■ TASK DETAILS ■
Among the lines below, take the one holding "export IMPL_ir_drop_v=0.000368", the one holding "export IMPL_grt_remaining_overflow=0", and all lines between them. Set them down exactly.

*** Opening GIVEN DATA ***

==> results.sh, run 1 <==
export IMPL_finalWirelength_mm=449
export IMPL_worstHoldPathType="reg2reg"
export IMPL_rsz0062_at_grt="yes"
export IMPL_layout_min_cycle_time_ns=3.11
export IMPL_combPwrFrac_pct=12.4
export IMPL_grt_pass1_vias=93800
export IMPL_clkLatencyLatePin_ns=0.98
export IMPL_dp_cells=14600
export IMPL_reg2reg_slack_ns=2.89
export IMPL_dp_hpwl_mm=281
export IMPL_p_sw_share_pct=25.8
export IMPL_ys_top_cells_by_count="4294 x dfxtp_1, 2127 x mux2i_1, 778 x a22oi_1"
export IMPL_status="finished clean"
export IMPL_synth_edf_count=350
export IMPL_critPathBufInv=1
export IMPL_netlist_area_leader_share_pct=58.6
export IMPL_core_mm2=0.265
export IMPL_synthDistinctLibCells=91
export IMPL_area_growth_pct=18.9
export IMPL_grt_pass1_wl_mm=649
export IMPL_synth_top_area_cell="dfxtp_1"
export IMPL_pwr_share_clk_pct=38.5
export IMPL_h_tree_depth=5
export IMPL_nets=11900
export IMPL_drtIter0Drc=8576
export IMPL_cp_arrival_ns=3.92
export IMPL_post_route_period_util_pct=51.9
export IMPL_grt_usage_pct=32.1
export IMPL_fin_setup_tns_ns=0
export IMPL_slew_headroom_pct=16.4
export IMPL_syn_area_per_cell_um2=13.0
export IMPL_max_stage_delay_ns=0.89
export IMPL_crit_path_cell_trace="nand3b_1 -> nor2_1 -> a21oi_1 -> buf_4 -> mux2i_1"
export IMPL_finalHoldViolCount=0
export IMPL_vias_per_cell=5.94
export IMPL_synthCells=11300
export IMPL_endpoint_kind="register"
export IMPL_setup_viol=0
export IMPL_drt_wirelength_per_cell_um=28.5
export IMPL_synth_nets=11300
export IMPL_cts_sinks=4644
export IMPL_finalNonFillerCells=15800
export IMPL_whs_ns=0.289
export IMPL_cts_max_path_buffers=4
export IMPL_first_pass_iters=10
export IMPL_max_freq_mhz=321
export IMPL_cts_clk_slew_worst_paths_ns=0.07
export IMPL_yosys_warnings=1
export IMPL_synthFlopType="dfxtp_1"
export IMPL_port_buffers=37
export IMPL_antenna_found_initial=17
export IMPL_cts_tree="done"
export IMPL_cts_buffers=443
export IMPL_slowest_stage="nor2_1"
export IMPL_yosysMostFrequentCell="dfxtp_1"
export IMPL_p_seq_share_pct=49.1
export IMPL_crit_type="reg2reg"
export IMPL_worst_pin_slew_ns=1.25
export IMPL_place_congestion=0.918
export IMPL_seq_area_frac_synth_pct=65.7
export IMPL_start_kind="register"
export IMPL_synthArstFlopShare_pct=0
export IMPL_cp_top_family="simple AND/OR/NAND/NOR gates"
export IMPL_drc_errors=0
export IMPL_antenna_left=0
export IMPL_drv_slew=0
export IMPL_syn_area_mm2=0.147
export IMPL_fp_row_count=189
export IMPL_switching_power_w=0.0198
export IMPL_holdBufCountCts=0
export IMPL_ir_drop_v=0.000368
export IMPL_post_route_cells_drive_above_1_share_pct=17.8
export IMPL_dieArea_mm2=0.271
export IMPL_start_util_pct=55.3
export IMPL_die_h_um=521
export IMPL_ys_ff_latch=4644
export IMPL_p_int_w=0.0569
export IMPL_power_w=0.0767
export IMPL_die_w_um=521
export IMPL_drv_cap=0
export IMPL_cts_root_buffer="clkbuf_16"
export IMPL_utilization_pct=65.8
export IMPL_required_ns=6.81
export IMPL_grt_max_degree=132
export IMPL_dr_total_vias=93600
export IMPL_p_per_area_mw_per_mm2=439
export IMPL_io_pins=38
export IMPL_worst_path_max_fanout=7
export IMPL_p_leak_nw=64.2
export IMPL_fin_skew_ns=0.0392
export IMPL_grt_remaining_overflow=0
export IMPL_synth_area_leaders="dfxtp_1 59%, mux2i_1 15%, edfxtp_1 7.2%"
What follows belongs to an exercise in optimizing a design on an open flow for a short achievable clock period and few clock cycles per item; a production flow would make more cautious choices.
Function was checked by simulation only, so behaviour that the tests miss may differ from the original.
No activity file was given, so power comes from the tool's default toggle rates.

[flow/design.v]
package rv_int_pkg;
    localparam int REG_ADDR_W = 5;
    localparam int NUM_REGS   = 32;
    localparam int INSTR_W    = 32;
    typedef logic [REG_ADDR_W-1:0] reg_addr_t;
    typedef enum logic [6:0] {
        OPC_REG = 7'b0110011,
        OPC_IMM = 7'b0010011
    } opcode_e;
    typedef enum logic [2:0] {
        ALU_ADD = 3'b000,
        ALU_SUB = 3'b001,
        ALU_AND = 3'b010,
        ALU_OR  = 3'b011,
        ALU_SLT = 3'b101
    } alu_op_e;
    localparam logic [2:0] FUNCT3_ADD = 3'b000;  
    localparam logic [2:0] FUNCT3_SLT = 3'b010;
    localparam logic [2:0] FUNCT3_OR  = 3'b110;
    localparam logic [2:0] FUNCT3_AND = 3'b111;
    localparam int OPC_LSB    = 0;
    localparam int OPC_MSB    = 6;
    localparam int RD_LSB     = 7;
    localparam int RD_MSB     = 11;
    localparam int FUNCT3_LSB = 12;
    localparam int FUNCT3_MSB = 14;
    localparam int RS1_LSB    = 15;
    localparam int RS1_MSB    = 19;
    localparam int RS2_LSB    = 20;
    localparam int RS2_MSB    = 24;
    localparam int FUNCT7_B5  = 30;  
    localparam int IMM_I_LSB  = 20;
    localparam int IMM_I_MSB  = 31;  
endpackage
This design comes from an exercise in tuning for small area, a short achievable clock period and few clock cycles per item on the open sky130 flow, not from production work. In this exercise RTL edits were held to simulation tests only and were not proved equivalent to the original. Power is estimated from default activity; no workload was simulated.

==> design.v <==
package skf_pkg;
  localparam int unsigned SampleW  = 16;
  localparam int unsigned EstW     = 32;
  localparam int unsigned CovW     = 32;
  localparam int unsigned FracW    = 24;
  localparam int unsigned CfgIdxW  = 2;
  localparam int unsigned CfgDataW = 32;
  localparam logic [CfgIdxW-1:0] CFG_PROCESS_NOISE      = 2'd0;
  localparam logic [CfgIdxW-1:0] CFG_MEASUREMENT_NOISE  = 2'd1;
  localparam logic [CfgIdxW-1:0] CFG_INITIAL_COVARIANCE = 2'd2;
  localparam logic [CovW-1:0] ProcessNoiseRst      = 32'd16777;
  localparam logic [CovW-1:0] MeasurementNoiseRst  = 32'd9110028;
  localparam logic [CovW-1:0] InitialCovarianceRst = 32'd335544;
endpackage
module skf_bk32 (
  input  logic [31:0] a,
  input  logic [31:0] b,
  input  logic ci,
  output logic [31:0] s,
  output logic co
);
  logic [31:0] p0, g0;
  assign p0 = a ^ b;
  assign g0 = a & b;
  logic gc0;
  assign gc0 = g0[0] | (p0[0] & ci);
  logic gg1, pp1;
  assign gg1 = g0[1] | (p0[1] & gc0);
  assign pp1 = p0[1] & p0[0];
  logic gg2, pp2;
  assign gg2 = g0[3] | (p0[3] & g0[2]);
  assign pp2 = p0[3] & p0[2];
  logic gg3, pp3;
  assign gg3 = g0[5] | (p0[5] & g0[4]);
  assign pp3 = p0[5] & p0[4];
  logic gg4, pp4;
  assign gg4 = g0[7] | (p0[7] & g0[6]);
  assign pp4 = p0[7] & p0[6];
  logic gg5, pp5;
  assign gg5 = g0[9] | (p0[9] & g0[8]);
  assign pp5 = p0[9] & p0[8];
  logic gg6, pp6;
  assign gg6 = g0[11] | (p0[11] & g0[10]);
  assign pp6 = p0[11] & p0[10];
  logic gg7, pp7;
  assign gg7 = g0[13] | (p0[13] & g0[12]);
  assign pp7 = p0[13] & p0[12];
  logic gg8, pp8;
  assign gg8 = g0[15] | (p0[15] & g0[14]);
  assign pp8 = p0[15] & p0[14];
  logic gg9, pp9;
  assign gg9 = g0[17] | (p0[17] & g0[16]);
  assign pp9 = p0[17] & p0[16];
  logic gg10, pp10;
  assign gg10 = g0[19] | (p0[19] & g0[18]);
  assign pp10 = p0[19] & p0[18];
  logic gg11, pp11;
  assign gg11 = g0[21] | (p0[21] & g0[20]);
  assign pp11 = p0[21] & p0[20];
  logic gg12, pp12;
  assign gg12 = g0[23] | (p0[23] & g0[22]);
  assign pp12 = p0[23] & p0[22];
  logic gg13, pp13;
  assign gg13 = g0[25] | (p0[25] & g0[24]);
  assign pp13 = p0[25] & p0[24];
  logic gg14, pp14;
  assign gg14 = g0[27] | (p0[27] & g0[26]);
  assign pp14 = p0[27] & p0[26];
  logic gg15, pp15;
  assign gg15 = g0[29] | (p0[29] & g0[28]);
  assign pp15 = p0[29] & p0[28];
  logic gg16, pp16;
  assign gg16 = g0[31] | (p0[31] & g0[30]);
  assign pp16 = p0[31] & p0[30];
  logic gg17, pp17;
  assign gg17 = gg2 | (pp2 & gg1);
  assign pp17 = pp2 & pp1;
  logic gg18, pp18;
  assign gg18 = gg4 | (pp4 & gg3);
  assign pp18 = pp4 & pp3;
  logic gg19, pp19;
  assign gg19 = gg6 | (pp6 & gg5);
  assign pp19 = pp6 & pp5;
  logic gg20, pp20;
  assign gg20 = gg8 | (pp8 & gg7);
  assign pp20 = pp8 & pp7;
  logic gg21, pp21;
  assign gg21 = gg10 | (pp10 & gg9);
  assign pp21 = pp10 & pp9;
  logic gg22, pp22;
  assign gg22 = gg12 | (pp12 & gg11);
  assign pp22 = pp12 & pp11;
  logic gg23, pp23;
  assign gg23 = gg14 | (pp14 & gg13);
  assign pp23 = pp14 & pp13;
  logic gg24, pp24;
  assign gg24 = gg16 | (pp16 & gg15);
  assign pp24 = pp16 & pp15;
  logic gg25, pp25;
  assign gg25 = gg18 | (pp18 & gg17);
  assign pp25 = pp18 & pp17;
  logic gg26, pp26;
  assign gg26 = gg20 | (pp20 & gg19);
  assign pp26 = pp20 & pp19;
  logic gg27, pp27;
  assign gg27 = gg22 | (pp22 & gg21);
  assign pp27 = pp22 & pp21;
  logic gg28, pp28;
  assign gg28 = gg24 | (pp24 & gg23);
  assign pp28 = pp24 & pp23;
  logic gg29, pp29;
  assign gg29 = gg26 | (pp26 & gg25);
  assign pp29 = pp26 & pp25;
  logic gg30, pp30;
  assign gg30 = gg28 | (pp28 & gg27);
  assign pp30 = pp28 & pp27;
  logic gg31, pp31;
  assign gg31 = gg30 | (pp30 & gg29);
  assign pp31 = pp30 & pp29;
  logic gg32, pp32;
  assign gg32 = gg27 | (pp27 & gg29);
  assign pp32 = pp27 & pp29;
  logic gg33, pp33;
  assign gg33 = gg19 | (pp19 & gg25);
  assign pp33 = pp19 & pp25;
  logic gg34, pp34;
  assign gg34 = gg21 | (pp21 & gg29);
  assign pp34 = pp21 & pp29;
  logic gg35, pp35;
  assign gg35 = gg23 | (pp23 & gg32);
  assign pp35 = pp23 & pp32;
  logic gg36, pp36;
  assign gg36 = gg3 | (pp3 & gg17);
  assign pp36 = pp3 & pp17;
  logic gg37, pp37;
  assign gg37 = gg5 | (pp5 & gg25);
  assign pp37 = pp5 & pp25;
  logic gg38, pp38;
  assign gg38 = gg7 | (pp7 & gg33);
  assign pp38 = pp7 & pp33;
  logic gg39, pp39;
  assign gg39 = gg9 | (pp9 & gg29);
  assign pp39 = pp9 & pp29;
  logic gg40, pp40;
  assign gg40 = gg11 | (pp11 & gg34);
  assign pp40 = pp11 & pp34;
  logic gg41, pp41;
  assign gg41 = gg13 | (pp13 & gg32);
  assign pp41 = pp13 & pp32;
  logic gg42, pp42;
  assign gg42 = gg15 | (pp15 & gg35);
  assign pp42 = pp15 & pp35;
  logic gg43, pp43;
  assign gg43 = g0[2] | (p0[2] & gg1);
  assign pp43 = p0[2] & pp1;
  logic gg44, pp44;
  assign gg44 = g0[4] | (p0[4] & gg17);
  assign pp44 = p0[4] & pp17;
  logic gg45, pp45;
  assign gg45 = g0[6] | (p0[6] & gg36);
  assign pp45 = p0[6] & pp36;
  logic gg46, pp46;
  assign gg46 = g0[8] | (p0[8] & gg25);
  assign pp46 = p0[8] & pp25;
  logic gg47, pp47;
  assign gg47 = g0[10] | (p0[10] & gg37);
  assign pp47 = p0[10] & pp37;
  logic gg48, pp48;
  assign gg48 = g0[12] | (p0[12] & gg33);
  assign pp48 = p0[12] & pp33;
  logic gg49, pp49;
  assign gg49 = g0[14] | (p0[14] & gg38);
  assign pp49 = p0[14] & pp38;
  logic gg50, pp50;
  assign gg50 = g0[16] | (p0[16] & gg29);
  assign pp50 = p0[16] & pp29;
  logic gg51, pp51;
  assign gg51 = g0[18] | (p0[18] & gg39);
  assign pp51 = p0[18] & pp39;
  logic gg52, pp52;
  assign gg52 = g0[20] | (p0[20] & gg34);
  assign pp52 = p0[20] & pp34;
  logic gg53, pp53;
  assign gg53 = g0[22] | (p0[22] & gg40);
  assign pp53 = p0[22] & pp40;
  logic gg54, pp54;
  assign gg54 = g0[24] | (p0[24] & gg32);
  assign pp54 = p0[24] & pp32;
  logic gg55, pp55;
  assign gg55 = g0[26] | (p0[26] & gg41);
  assign pp55 = p0[26] & pp41;
  logic gg56, pp56;
  assign gg56 = g0[28] | (p0[28] & gg35);
  assign pp56 = p0[28] & pp35;
  logic gg57, pp57;
  assign gg57 = g0[30] | (p0[30] & gg42);
  assign pp57 = p0[30] & pp42;
  logic [32:0] c;
  assign c[0] = ci;
  assign c[1] = gc0;
  assign c[2] = gg1;
  assign c[3] = gg43;
  assign c[4] = gg17;
  assign c[5] = gg44;
  assign c[6] = gg36;
  assign c[7] = gg45;
  assign c[8] = gg25;
  assign c[9] = gg46;
  assign c[10] = gg37;
  assign c[11] = gg47;
  assign c[12] = gg33;
  assign c[13] = gg48;
  assign c[14] = gg38;
  assign c[15] = gg49;
  assign c[16] = gg29;
  assign c[17] = gg50;
  assign c[18] = gg39;
  assign c[19] = gg51;
  assign c[20] = gg34;
  assign c[21] = gg52;
  assign c[22] = gg40;
  assign c[23] = gg53;
  assign c[24] = gg32;
  assign c[25] = gg54;
  assign c[26] = gg41;
  assign c[27] = gg55;
  assign c[28] = gg35;
  assign c[29] = gg56;
  assign c[30] = gg42;
  assign c[31] = gg57;
  assign c[32] = gg31;
  assign s  = p0 ^ c[31:0];
  assign co = c[32];
endmodule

*** Closing GIVEN DATA ***

■ EXERCISE RESULT ■
export IMPL_ir_drop_v=0.000368
export IMPL_post_route_cells_drive_above_1_share_pct=17.8
export IMPL_dieArea_mm2=0.271
export IMPL_start_util_pct=55.3
export IMPL_die_h_um=521
export IMPL_ys_ff_latch=4644
export IMPL_p_int_w=0.0569
export IMPL_power_w=0.0767
export IMPL_die_w_um=521
export IMPL_drv_cap=0
export IMPL_cts_root_buffer="clkbuf_16"
export IMPL_utilization_pct=65.8
export IMPL_required_ns=6.81
export IMPL_grt_max_degree=132
export IMPL_dr_total_vias=93600
export IMPL_p_per_area_mw_per_mm2=439
export IMPL_io_pins=38
export IMPL_worst_path_max_fanout=7
export IMPL_p_leak_nw=64.2
export IMPL_fin_skew_ns=0.0392
export IMPL_grt_remaining_overflow=0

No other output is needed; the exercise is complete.